¿Es válida la renuncia contractual del casero a reclamar la vivienda por necesidad?

¿Es válida la renuncia contractual del casero a reclamar la vivienda por necesidad?

¿Es válida la renuncia contractual del casero a reclamar la vivienda por necesidad?

 

Los alquileres de renta antigua son de duración indefinida. Duran toda la vida del inquilino y, en algunos casos, también duran toda la vida de los subrogados a su muerte.

Está duración indefinida se llama prórroga forzosa porque el casero no tiene más remedio que respetarla. En cambio, el inquilino puede acabar el alquiler cuando quiera.

Sin embargo, el Decreto 4104/1964, la Ley de Arrendamientos Urbanos de 1964, contempla en los arts. 62 y siguientes una serie de supuestos en los que es posible denegar la prórroga forzosa al inquilino y finalizar el alquiler. Uno de ellos es la necesidad de la vivienda por el propietario, sus hijos o ascendientes. Otro es que el arrendatario sea propietario de otra vivienda.

En los contratos de alquiler de vivienda actuales el casero también puede denegar la prórroga obligatoria (el período mínimo de duración del contrato) si necesita la casa para destinarla a vivienda permanente  “para sí o sus familiares en primer grado de consanguinidad o por adopción o para su cónyuge en los supuestos de sentencia firme de separación, divorcio o nulidad matrimonial.” (art 9.3 de la Ley de Arrendamientos Urbanos). La condición es que esta posibilidad esté incluida en el contrato.

Pero, ¿puede el casero de un arriendo de renta antigua renunciar a su derecho de denegación de la prórroga forzosa por necesidad? En los alquileres de vivienda actuales es evidente que sí, desde el momento en que la posibilidad de reclamar la vivienda por necesidad debe constar en el contrato. Sencillamente: si no consta dicha clausula el arrendador no podrá alegar necesidad alguna para finalizar el arriendo.

 

La renuncia a pedir la vivienda por necesidad en los alquileres de renta antigua

El art. 6.3 LAU 1964 permite al casero renunciar a sus derechos. La posibilidad de denegación de la prórroga forzosa por necesidad no es un derecho personalísimo, sino una posibilidad que la ley ofrece al arrendador, así que es perfectamente renunciable.

El Tribunal Supremo lo ha reconocido en muchas sentencias. Entre otras, las de 24 de febrero de 1961, 30 de junio de 1984, 9 de abril de 1999, 9 de mayo de 2011 y 8 de marzo de 2013.

No es óbice a la legalidad de tal renuncia lo establecido en el art. 6.2 del Código Civil, que proscribe la renuncia de derechos cuando perjudiquen a terceros. La doctrina considera que es válida la renuncia que no afecta a otros derechos que a los propios del renunciante aunque en el futuro pueda perjudicar a algunos terceros, como se explica a continuación. Lo que proscribe el art. 6.2 CC es hacer algo con la sola finalidad de perjudicar a terceros.

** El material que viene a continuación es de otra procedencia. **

==> config.mk <==
export PLATFORM = sky130hd
export DESIGN_NAME = fp64_mul_pipe3
export DESIGN_NICKNAME = fp64_mul_pipe3
export VERILOG_FILES = /design/flow/design.v
export SDC_FILE = /design/flow/constraint.sdc
export NUM_CORES = 4
export LEC_CHECK = 1
export CORE_UTILIZATION = 30
==> constraint.sdc <==
current_design fp64_mul_pipe3

set clk_period 49.0
set clk_io_pct 0.2

create_clock -name clk0 -period $clk_period [get_ports {clk}]

set non_clock_inputs [all_inputs -no_clocks]
set_input_delay [expr $clk_period * $clk_io_pct] -clock clk0 $non_clock_inputs
set_output_delay [expr $clk_period * $clk_io_pct] -clock clk0 [all_outputs]
==> design.v <==
`timescale 1ns / 1ps
module fp64_mul_pipe3 (
    input  wire        clk,
    input  wire        rst,
    input  wire        in_valid,  
    input  wire [63:0] a,
    input  wire [63:0] b,
    output reg  [63:0] result,
    output reg         mant_valid
);
reg signed [12:0] exp_pipe [0:3];
reg               sign_pipe[0:3];
integer k;
wire sign_a = a[63];
wire sign_b = b[63];
wire [10:0] exp_a = a[62:52];
wire [10:0] exp_b = b[62:52];
wire [51:0] frac_a = a[51:0];
wire [51:0] frac_b = b[51:0];
wire sign_r = sign_a ^ sign_b;
wire [52:0] mant_a = (exp_a == 11'd0) ? {1'b0, frac_a} : {1'b1, frac_a};
wire [52:0] mant_b = (exp_b == 11'd0) ? {1'b0, frac_b} : {1'b1, frac_b};
wire signed [12:0] exp_a_13 = {2'b00, exp_a};
wire signed [12:0] exp_b_13 = {2'b00, exp_b};
wire signed [12:0] exp_sum = exp_a_13 + exp_b_13 - 13'sd1023;
wire [105:0] mant_prod;
wire mant_valid_internal;
wire v1, v2, v3;
fp64_mantissa_mul_hybrid_pipe3 u_mul (
    .clk(clk),
    .rst(rst),
    .in_valid(in_valid),
    .mant_a(mant_a),
    .mant_b(mant_b),
    .mant_prod(mant_prod),
    .mant_valid(mant_valid_internal),
    .valid_s1_out(v1),
    .valid_s2_out(v2),
    .valid_s3_out(v3)
);
reg need_norm_r;
always @(posedge clk) begin
    if (rst) begin
        for (k = 0; k < 4; k = k + 1) begin
            exp_pipe[k]  <= 0;
            sign_pipe[k] <= 0;
        end
    end else begin
        if (in_valid) begin
            exp_pipe[0]  <= exp_sum;
            sign_pipe[0] <= sign_r;
        end
        if (v1) begin
            exp_pipe[1] <= exp_pipe[0];
            sign_pipe[1] <= sign_pipe[0];
        end
        if (v2) begin
            exp_pipe[2] <= exp_pipe[1];
            sign_pipe[2] <= sign_pipe[1];
        end
        if (v3) begin
            exp_pipe[3] <= exp_pipe[2];
            sign_pipe[3] <= sign_pipe[2];
        end
    end
end
reg signed [12:0] exp_pipe4;
reg               sign_pipe4;
always @(posedge clk) begin
    if (rst) begin
        exp_pipe4  <= 0;
        sign_pipe4 <= 0;
    end else begin
        exp_pipe4  <= exp_pipe[3];
        sign_pipe4 <= sign_pipe[3];
    end
end
reg mant_valid_s4;
always @(posedge clk) begin
    if (rst)
        need_norm_r <= 0;
    else if (mant_valid_internal)
        need_norm_r <= mant_prod[104];
end
always @(posedge clk) begin
    if (rst)
        mant_valid_s4 <= 0;
    else
        mant_valid_s4 <= mant_valid_internal;
end
wire [53:0] mant_align = mant_prod[105:52];
wire need_norm = mant_align[53];
wire [53:0] mant_norm =
    need_norm ? (mant_align >> 1)
              : mant_align;
wire signed [12:0] exp_norm =
    need_norm ? (exp_pipe[3] + 13'sd1)
              : exp_pipe[3];
wire [51:0] frac_main = mant_norm[51:0];
wire guard = mant_prod[51];
wire round_bit = mant_prod[50];
wire sticky = |mant_prod[49:0];
wire round_up = guard & (round_bit | sticky | frac_main[0]);
wire [52:0] frac_round = {1'b0, frac_main} + {52'b0, round_up};
wire rounding_carry = frac_round[52];
wire [51:0] frac_final = rounding_carry ? frac_round[52:1] : frac_round[51:0];
wire signed [12:0] exp_final = rounding_carry ? (exp_norm + 13'sd1) : exp_norm;
always @(posedge clk) begin
    if (rst) begin
        result <= 0;
        mant_valid <= 0;
    end else begin
        if (mant_valid_internal) begin
            result <= {sign_pipe[3], exp_final[10:0], frac_final};
            mant_valid <= 1'b1;
        end else begin
            mant_valid <= 1'b0;
        end
    end
end
endmodule
`timescale 1ns/1ps
module fp64_mantissa_mul_hybrid_pipe3 (
    input  wire         clk,
    input  wire         rst,
    input  wire         in_valid,
    input  wire [52:0]  mant_a,
    input  wire [52:0]  mant_b,
    output reg  [105:0] mant_prod,
    output reg          mant_valid,
    output wire         valid_s1_out,
    output wire         valid_s2_out,
    output wire         valid_s3_out
);
    reg valid_s1, valid_s2, valid_s3;
    assign valid_s1_out = valid_s1;
    assign valid_s2_out = valid_s2;
    assign valid_s3_out = valid_s3;
    always @(posedge clk) begin
        if (rst) begin
            valid_s1    <= 1'b0;
            valid_s2    <= 1'b0;
            valid_s3    <= 1'b0;
            mant_valid  <= 1'b0;
        end else begin
            valid_s1   <= in_valid;
            valid_s2   <= valid_s1;
            valid_s3   <= valid_s2;
            mant_valid <= valid_s3;
        end
    end
    wire [26:0] a_hi = mant_a[52:26];
    wire [25:0] a_lo = mant_a[25:0];
    wire [26:0] b_hi = mant_b[52:26];
    wire [25:0] b_lo = mant_b[25:0];
    wire [53:0] p_hi = a_hi * b_hi;
    wire [12:0] a0 = a_lo[12:0];
    wire [12:0] a1 = a_lo[25:13];
    wire [12:0] b0 = b_lo[12:0];
    wire [12:0] b1 = b_lo[25:13];
    wire [25:0] p00, p01, p10, p11;
    vedic_13x13 u00 (.a(a0), .b(b0), .y(p00));
    vedic_13x13 u01 (.a(a0), .b(b1), .y(p01));
    vedic_13x13 u10 (.a(a1), .b(b0), .y(p10));
    vedic_13x13 u11 (.a(a1), .b(b1), .y(p11));
    wire [51:0] p_lo =
          ({26'b0, p00})
        + ({13'b0, p01, 13'b0})
        + ({13'b0, p10, 13'b0})
        + ({p11,   26'b0});
    wire [27:0] sum_a = {1'b0, a_hi} + {2'b00, a_lo};    
    wire [27:0] sum_b = {1'b0, b_hi} + {2'b00, b_lo};    
    wire [55:0] p_mid = sum_a * sum_b;                     
    wire [55:0] cross = p_mid
                      - {2'b00, p_hi}     
                      - {4'b00, p_lo};    
    reg [53:0] p_hi_r;
    reg [51:0] p_lo_r;
    reg [55:0] cross_r;
    always @(posedge clk) begin
        if (rst) begin
            p_hi_r  <= 0;
            p_lo_r  <= 0;
            cross_r <= 0;
        end else if (in_valid) begin       
            p_hi_r  <= p_hi;
            p_lo_r  <= p_lo;
            cross_r <= cross;
        end
    end
    reg [53:0] p_hi_r2;
    reg [51:0] p_lo_r2;
    reg [55:0] cross_r2;
    always @(posedge clk) begin
        if (rst) begin
            p_hi_r2  <= 0;
            p_lo_r2  <= 0;
            cross_r2 <= 0;
        end else if (valid_s1) begin       
            p_hi_r2  <= p_hi_r;
            p_lo_r2  <= p_lo_r;
            cross_r2 <= cross_r;
        end
    end
    wire [105:0] term_hi  = {p_hi_r2,  52'b0};           
    wire [105:0] term_mid = {24'b0, cross_r2, 26'b0};    
    wire [105:0] term_lo  = {54'b0, p_lo_r2};             
    wire [105:0] csa_sum   = term_hi ^ term_mid ^ term_lo;
    wire [105:0] csa_carry = (term_hi & term_mid)
                           | (term_mid & term_lo)
                           | (term_hi & term_lo);
    wire [105:0] mant_s3   = csa_sum + (csa_carry << 1);
    reg [105:0] mant_s3_r;
    always @(posedge clk) begin
        if (rst)            mant_s3_r <= 0;
        else if (valid_s2)  mant_s3_r <= mant_s3;   
    end
    always @(posedge clk) begin
        if (rst)            mant_prod <= 0;
        else if (valid_s3)  mant_prod <= mant_s3_r;   
    end
endmodule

La renuncia del arrendador tiene una honda repercusíón en el arrendatario y su familia, pues le da una estabilidad en la posesión de la vivienda que de otra forma no tendría.

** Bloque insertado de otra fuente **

module datapath(input clk, input [15:0] mdata, input [7:0] pc, input [1:0] wb_sel,
                input [2:0] w_addr, input w_en, input [2:0] r_addr, input en_A,
                input en_B, input [1:0] shift_op, input sel_A, input sel_B,
                input [1:0] ALU_op, input en_C, input en_status,
		input [15:0] sximm8, input [15:0] sximm5,
                output [15:0] datapath_out, output Z_out, output N_out, output V_out);
  reg [15:0] r_data, w_data, val_A, val_B, ALU_out,
shift_in, shift_out, reg_A_out; 
wire [2:0] znv;
regfile regfile1 (.w_data(w_data), .w_addr(w_addr), .w_en(w_en),
.r_addr(r_addr),.clk(clk), .r_data(r_data) );
ALU ALU1(.val_A(val_A), .val_B(val_B), .ALU_op(ALU_op),
.ALU_out(ALU_out), .znv(znv));
sixteen_bit_reg regA(.clk(clk), .in(r_data), .en(en_A), .out(reg_A_out) );
sixteen_bit_reg regB(.clk(clk), .in(r_data), .en(en_B), .out(shift_in) );
sixteen_bit_reg regC(.clk(clk), .in(ALU_out), .en(en_C), .out(datapath_out) );
always_comb begin
val_A = (sel_A) ? 16'b0 : reg_A_out;
val_B = (sel_B) ? sximm5: shift_out;
end
shifter shifter1(.shift_in(shift_in), .shift_op(shift_op), .shift_out(shift_out));
always_comb begin
case (wb_sel)
2'b00: w_data = datapath_out;
2'b01: w_data = {8'b0, pc};
2'b10: w_data = sximm8;
2'b11: w_data = mdata;
endcase
end
three_bit_reg status(.clk(clk), .in(znv), .en(en_status), .out({Z_out, N_out, V_out}));
endmodule: datapath
module eight_bit_reg(input clk, input [7:0] in, input en, output reg [7:0] out);
always_ff @(posedge clk) if(en) out <= in;
endmodule
module sixteen_bit_reg(input clk, input [15:0]in, input en, output reg [15:0]out);
always_ff @(posedge clk) if (en) out <= in;
endmodule
module three_bit_reg(input clk, input [2:0]in, input en, output reg [2:0] out);
always_ff @(posedge clk) if (en) out <= in;
endmodule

Pero la consecuencia más importante la va a sufrir aquella o aquella personas que pasen a ser propietarios de la finca en el futuro en virtud de herencia, compra o cualquier otro negocio jurídico que transmita la propiedad. Los sucesores de un arrendador que ha renunciado a la denegación de la prórroga forzosa por necesidad están vinculados por dicha renuncia, de forma que nunca podrán instar una denegación de la prórroga por necesidad contra su inquilino.